There is plenty of blame to go around. Now I'm not saying Wall St. deserves a pass. Far from it.
But in fact, first thing most Americans should do is look in the mirror. Who got all those now-worthless mortgages crushing Wall St.? Who signed ridiculous mortgages just so they could get in on the real estate hit parade? Who created the demand for tv shows like "House Flippers?" Who used their homes as piggy banks, taking out home equity loans? Who is carrying on average thousands in perennial credit card debt?
Face it, America is a debtor society. When it comes to debt, everyone is equally responsible. Or equally irresponsible.
You can only borrow for so long. At some point someone will want to collect. On a macro level it will probably be some corporation or, say, China.

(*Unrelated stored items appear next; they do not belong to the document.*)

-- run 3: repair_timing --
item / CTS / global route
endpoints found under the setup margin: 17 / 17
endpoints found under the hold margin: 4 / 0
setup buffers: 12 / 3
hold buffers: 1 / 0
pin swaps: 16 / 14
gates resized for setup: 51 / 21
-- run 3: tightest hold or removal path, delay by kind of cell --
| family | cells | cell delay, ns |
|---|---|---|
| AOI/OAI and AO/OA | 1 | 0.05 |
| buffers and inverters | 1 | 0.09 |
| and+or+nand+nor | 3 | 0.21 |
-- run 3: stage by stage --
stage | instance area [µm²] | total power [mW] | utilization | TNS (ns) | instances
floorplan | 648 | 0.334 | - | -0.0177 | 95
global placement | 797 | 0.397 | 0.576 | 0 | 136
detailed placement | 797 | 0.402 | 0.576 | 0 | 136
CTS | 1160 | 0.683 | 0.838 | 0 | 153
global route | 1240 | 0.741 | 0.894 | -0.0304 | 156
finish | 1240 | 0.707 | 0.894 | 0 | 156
## src/design/fat16_cluster_table_engine_macros.svh

```systemverilog
`ifndef FAT16_CLUSTER_TABLE_ENGINE_MACROS_SVH
`define FAT16_CLUSTER_TABLE_ENGINE_MACROS_SVH

// checks that only hold out of reset
`define FCTE_ASSERT(lbl, prop, msg) \
	lbl: assert property (@(posedge clk) disable iff (!arst_n) prop) else $error(msg);

// checks that hold at every edge, reset included
`define FCTE_ASSERT_ALWAYS(lbl, prop, msg) \
	lbl: assert property (@(posedge clk) prop) else $error(msg);

`endif

```

## src/design/fcte_pkg.sv

```systemverilog
package fcte_pkg;

	localparam int CLUSTERS_DEF = 4096;
	localparam int FIRST_DATA   = 2;

	localparam int OP_W      = 2;
	localparam int CL_W      = 16;
	localparam int VAL_W     = 16;
	localparam int ALLOC_W   = 12;
	localparam int FREED_W   = 13;
	localparam int ST_W      = 2;
	localparam int TOT_W     = 12;
	localparam int CFG_IDX_W = 2;
	localparam int CFG_W     = 16;
	localparam int CMP_W     = 17;

	localparam logic [OP_W-1:0] OP_READ  = 2'd0;
	localparam logic [OP_W-1:0] OP_WRITE = 2'd1;
	localparam logic [OP_W-1:0] OP_ALLOC = 2'd2;
	localparam logic [OP_W-1:0] OP_FREE  = 2'd3;

	localparam logic [ST_W-1:0] ST_OK    = 2'd0;
	localparam logic [ST_W-1:0] ST_FULL  = 2'd1;
	localparam logic [ST_W-1:0] ST_RANGE = 2'd2;
	localparam logic [ST_W-1:0] ST_LONG  = 2'd3;

	localparam logic [CFG_IDX_W-1:0] CFG_TOTAL = 2'd0;
	localparam logic [CFG_IDX_W-1:0] CFG_EOF   = 2'd1;
	localparam logic [CFG_IDX_W-1:0] CFG_RSV   = 2'd2;

	localparam logic [TOT_W-1:0] TOTAL_RST = 12'd4094;
	localparam logic [CFG_W-1:0] EOF_RST   = 16'd65535;
	localparam logic [CFG_W-1:0] RSV_RST   = 16'd65520;

	typedef logic [1:0] wr_sel_t;
	localparam wr_sel_t WR_CLEAR = 2'd0;
	localparam wr_sel_t WR_PORT  = 2'd1;
	localparam wr_sel_t WR_EOF   = 2'd2;
	localparam wr_sel_t WR_ZERO  = 2'd3;

	typedef logic [1:0] rd_sel_t;
	localparam rd_sel_t RD_PORT = 2'd0;
	localparam rd_sel_t RD_IDX  = 2'd1;
	localparam rd_sel_t RD_CUR  = 2'd2;

	typedef logic [1:0] res_sel_t;
	localparam res_sel_t RES_NONE  = 2'd0;
	localparam res_sel_t RES_READ  = 2'd1;
	localparam res_sel_t RES_ALLOC = 2'd2;
	localparam res_sel_t RES_FREE  = 2'd3;

	typedef struct packed {
		logic             accept;
		logic             wr_en;
		wr_sel_t          wr_sel;
		rd_sel_t          rd_sel;
		logic             idx_inc;
		logic             walk_step;
		logic             res_load;
		res_sel_t         res_sel;
		logic [ST_W-1:0]  res_status;
	} cmd_t;

	typedef struct packed {
		logic port_in;
		logic cur_out;
		logic clr_last;
		logic scan_end;
		logic rd_zero;
		logic walk_go;
		logic walk_long;
	} sts_t;

endpackage

```

## src/design/fcte_ctrl.sv

```systemverilog
`include "fat16_cluster_table_engine_macros.svh"

module fcte_ctrl import fcte_pkg::*; (
	input  logic            clk,
	input  logic            arst_n,
	input  logic            start,
	input  logic [OP_W-1:0] operation,
	input  sts_t            sts,
	output cmd_t            cmd,
	output logic            busy
);

	localparam logic [2:0] S_CLR  = 3'd0;
	localparam logic [2:0] S_IDLE = 3'd1;
	localparam logic [2:0] S_READ = 3'd2;
	localparam logic [2:0] S_ACHK = 3'd3;
	localparam logic [2:0] S_ATST = 3'd4;
	localparam logic [2:0] S_FCHK = 3'd5;
	localparam logic [2:0] S_FUPD = 3'd6;

	logic [2:0] state_q;
	logic [2:0] state_nxt;

	always_comb begin
		cmd       = '0;
		state_nxt = state_q;
		case (state_q)
			S_CLR: begin
				cmd.wr_en   = 1'b1;
				cmd.wr_sel  = WR_CLEAR;
				cmd.idx_inc = 1'b1;
				if (sts.clr_last) begin
					state_nxt = S_IDLE;
				end
			end
			S_IDLE: begin
				cmd.rd_sel = RD_PORT;
				if (start) begin
					cmd.accept = 1'b1;
					case (operation)
						OP_READ: begin
							state_nxt = S_READ;
						end
						OP_WRITE: begin
							cmd.wr_en      = sts.port_in;
							cmd.wr_sel     = WR_PORT;
							cmd.res_load   = 1'b1;
							cmd.res_sel    = RES_NONE;
							cmd.res_status = sts.port_in ? ST_OK : ST_RANGE;
						end
						OP_ALLOC: begin
							state_nxt = S_ACHK;
						end
						OP_FREE: begin
							state_nxt = S_FCHK;
						end
						default: begin
							state_nxt = S_IDLE;
						end
					endcase
				end
			end
			S_READ: begin
				cmd.res_load   = 1'b1;
				cmd.res_sel    = RES_READ;
				cmd.res_status = sts.cur_out ? ST_RANGE : ST_OK;
				state_nxt      = S_IDLE;
			end
			S_ACHK: begin
				cmd.rd_sel = RD_IDX;
				if (sts.scan_end) begin
					cmd.res_load   = 1'b1;
					cmd.res_sel    = RES_NONE;
					cmd.res_status = ST_FULL;
					state_nxt      = S_IDLE;
				end else begin
					state_nxt = S_ATST;
				end
			end
			S_ATST: begin
				if (sts.rd_zero) begin
					cmd.wr_en      = 1'b1;
					cmd.wr_sel     = WR_EOF;
					cmd.res_load   = 1'b1;
					cmd.res_sel    = RES_ALLOC;
					cmd.res_status = ST_OK;
					state_nxt      = S_IDLE;
				end else begin
					cmd.idx_inc = 1'b1;
					state_nxt   = S_ACHK;
				end
			end
			S_FCHK: begin
				cmd.rd_sel  = RD_CUR;
				cmd.res_sel = RES_FREE;
				if (!sts.walk_go) begin
					cmd.res_load   = 1'b1;
					cmd.res_status = ST_OK;
					state_nxt      = S_IDLE;
				end else if (sts.cur_out) begin
					cmd.res_load   = 1'b1;
					cmd.res_status = ST_RANGE;
					state_nxt      = S_IDLE;
				end else if (sts.walk_long) begin
					cmd.res_load   = 1'b1;
					cmd.res_status = ST_LONG;
					state_nxt      = S_IDLE;
				end else begin
					state_nxt = S_FUPD;
				end
			end
			S_FUPD: begin
				cmd.wr_en     = 1'b1;
				cmd.wr_sel    = WR_ZERO;
				cmd.walk_step = 1'b1;
				state_nxt     = S_FCHK;
			end
			default: begin
				state_nxt = S_IDLE;
			end
		endcase
	end

	always_ff @(posedge clk or negedge arst_n) begin
		if (!arst_n) begin
			state_q <= S_CLR;
		end else begin
			state_q <= state_nxt;
		end
	end

	assign busy = (state_q != S_IDLE);

	`FCTE_ASSERT(a_eof_only_free, (cmd.wr_en && cmd.wr_sel == WR_EOF) |-> sts.rd_zero, "allocate wrote a used entry")
	`FCTE_ASSERT(a_long_needs_count, (cmd.res_load && cmd.res_status == ST_LONG) |-> sts.walk_long, "chain cut short")

endmodule

```

## config.mk

```make
export PLATFORM = sky130hd
export DESIGN_NAME = fcte_ctrl
export DESIGN_NICKNAME = d
export VERILOG_FILES = /design/src/design/fcte_pkg.sv /design/src/design/fcte_ctrl.sv
export VERILOG_INCLUDE_DIRS = /design/src /design/src/design
export SDC_FILE = /design/constraint.sdc
export NUM_CORES = 1
export LEC_CHECK = 0
export ABC_CLOCK_PERIOD_IN_PS = 1790
export BUFFER_PORTS_ARGS = -buffer_cell sky130_fd_sc_hd__buf_2
export CORE_AREA = 2 2 39 41
export DETAILED_ROUTE_END_ITERATION = 10
export DIE_AREA = 0 0 41 43
export PLACE_DENSITY = 0.69
export SLEW_MARGIN = 15
export SYNTH_ARGS = -nofsm -noshare
export SYNTH_HDL_FRONTEND = slang
export SYNTH_SLANG_ARGS = --single-unit
export TNS_END_PERCENT = 5
```

## constraint.sdc

```tcl
create_clock -name clk -period 1.79 [get_ports clk]
set_input_delay 0.537 -clock clk [delete_from_list [all_inputs] [get_ports clk]]
set_output_delay 0.537 -clock clk [all_outputs]
set_load 0.05 [all_outputs]
```

==> results.json, run 1 <==
{
  "drt.antenna.violating_nets": 0,
  "num_rows": 14,
  "r2r_start": "state_q[2]",
  "synth_seq_area_share_pct": 17.8,
  "slowest_stage": "dfrtp_2",
  "vdd_drop_max_mv": 0.971,
  "io_buffers": 25,
  "async_reset_ff_share_pct": 100,
  "wirelength_mm": 1.52,
  "cp-start-kind": "register",
  "grt_overflow": 0,
  "coreArea_um2": 1380,
  "critPathMaxStageDelay_ns": 0.44,
  "crit_start": "state_q[1]",
  "layout-drive-gt1-share_pct": 67.6,
  "hold_ws_ns": 0.0947,
  "status": "complete, but fails checks",
  "synth_area_per_cell_um2": 7.17,
  "hold_path_class": "primary input to asynchronous set/reset pin",
  "htree_num_levels": 1,
  "place_ws_ns": -0.250,
  "slew_headroom_pct": 82.1,
  "drc_errors": 0,
  "post-cts-setup-buffers": 0,
  "violations": "setup timing",
  "synth-edff-count": 0,
  "maxCapViolations": 0,
  "tightest_slew_ns": 0.267,
  "cts-root-buf": "clkbuf_4",
  "ys_types": 35,
  "synth_nets": 71,
  "top_regs": "state_q: 3 flops",
  "synth_commonest_cells": "8 x nor2_1, 5 x a21oi_1, 4 x nand2_1",
  "path_class": "register to output port",
  "r2r_cells": 5,
  "fin_ws_ns": -0.266,
  "fin_worst_skew_ns": 0.0000616,
  "grt_first_pass_wirelength_mm": 2.55,
  "antenna_found_initial": 0,
  "power_uw": 1770,
  "synth.cell_area_um2": 423,
  "timing.rr.end": "state_q[0]",
  "post-route-cell-area_um2": 927,
  "fillers": 109,
  "grt_use_total_pct": 20.7,
  "critPathArrivalTime_ns": 1.52,
  "path_max_fanout": 8,
  "powerDensity_nw_per_um2": 1910,
  "fp.dieH_um": 43,
  "cp.required_ns": 1.25,
  "dpl_cell_area_um2": 773,
  "yosys_register_bits": 3,
  "layout.nets": 124,
  "initial_utilization_pct": 30.6,
  "cts_buffers": 3,
  "rsz0062_at_grt": "true",
  "p_leak_uw": 0.000447,
  "finalSetupViolCount": 13,
  "vias": 624,
  "path_cells": "buf_4 -> nor2_1 -> nor2_4 -> a211o_1 -> buf_4",
  "crit_top_cell": "buf_4",
  "drt_iter0_drc": 5,
  "gp_congestion": 0.832,
  "yosys.area.top_type": "dfrtp_1",
  "cts_buffer_depth": 2,
  "area_delta_synth_final_pct": 119,
  "top_register": "state_q",
  "detail_route.wl_per_cell_um": 11.9,
  "grt_max_degree": 9,
  "synth.area.top_cells": "dfrtp_1 18%, nor2_1 7.1%, a21oi_1 5.9%",
  "grt_pass1_vias": 646,
  "yosys_warnings": 0,
  "dr.pass1.iters": 2,
  "viasPerCell": 4.91,
  "diodes": 0,
  "yosysMostFrequentCell": "nor2_1",
  "fmax_ghz": 0.486,
  "report.final.hold_viol_count": 0,
  "r2r_slack_ns": 0.39,
  "cts_tree": "built",
  "synthCells": 59,
  "maxSlewViolCount": 0,
  "largest_register_ff_count": 3,
  "io_pins": 26,
  "die_area_um2": 1760,
  "cts-hold-fix-buffers": 0,
  "dp_hpwl_mm": 1.15,
  "min_period_ns": 2.06,
  "clkSinkCount": 3,
  "period_share_pct": 115,
  "yosys.area.top_type_share_pct": 17.8,
  "insertion_delay_ns": 0.23,
  "end_kind": "output port",
  "endpoint": "cmd[11]",
  "clk_pin_slew_ns": 0.04,
  "die_w_um": 41,
  "ys.flop_type": "dfrtp_1"
}
-- cell usage in the layout, fill, tap and decap left out, drive strengths merged, types with 2 or more instances in the layout --
cell	Yosys	final
buf	3	51
nor2	9	9
a21oi	5	5
nand2	5	5
inv	4	4
o21ai	4	4
clkbuf	0	4
nand3	3	3
dfrtp	3	3
a211oi	3	3
nor3b	2	2
nor2b	2	2
o211ai	2	2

Last time I checked, the borrower isn't the person that has the final say-so in giving a loan. When it comes right down to it, the LENDER has the final say. Have you forgotten that the so-called "financial experts" were recommending buying the absolute maximum house you could squeeze out a payment for? That you couldn't turn on the TV without seeing some finance guru saying "put your equity to work for you"?
I keep hearing people say that those millions of people taking out those sub-prime or risky mortgages should just be left to flounder, because they should have known better. They should have checked out what they were getting into. That sounds great, except that the people they would have been checking with were the ones recommending those massive mortgages in the first place.
The deregulation of banking (Glass Steagel) was Phil Gramm's bill and Clinton signed it. Clinton didn't ask for it. A republican legislature was yelling and screaming about deregulation and "freedom" and how liberals were ruining America with regulation.
Banks were re regulated after the depression for a reason.
Phil Gramms de-regulation schemes are logical and idiotic,.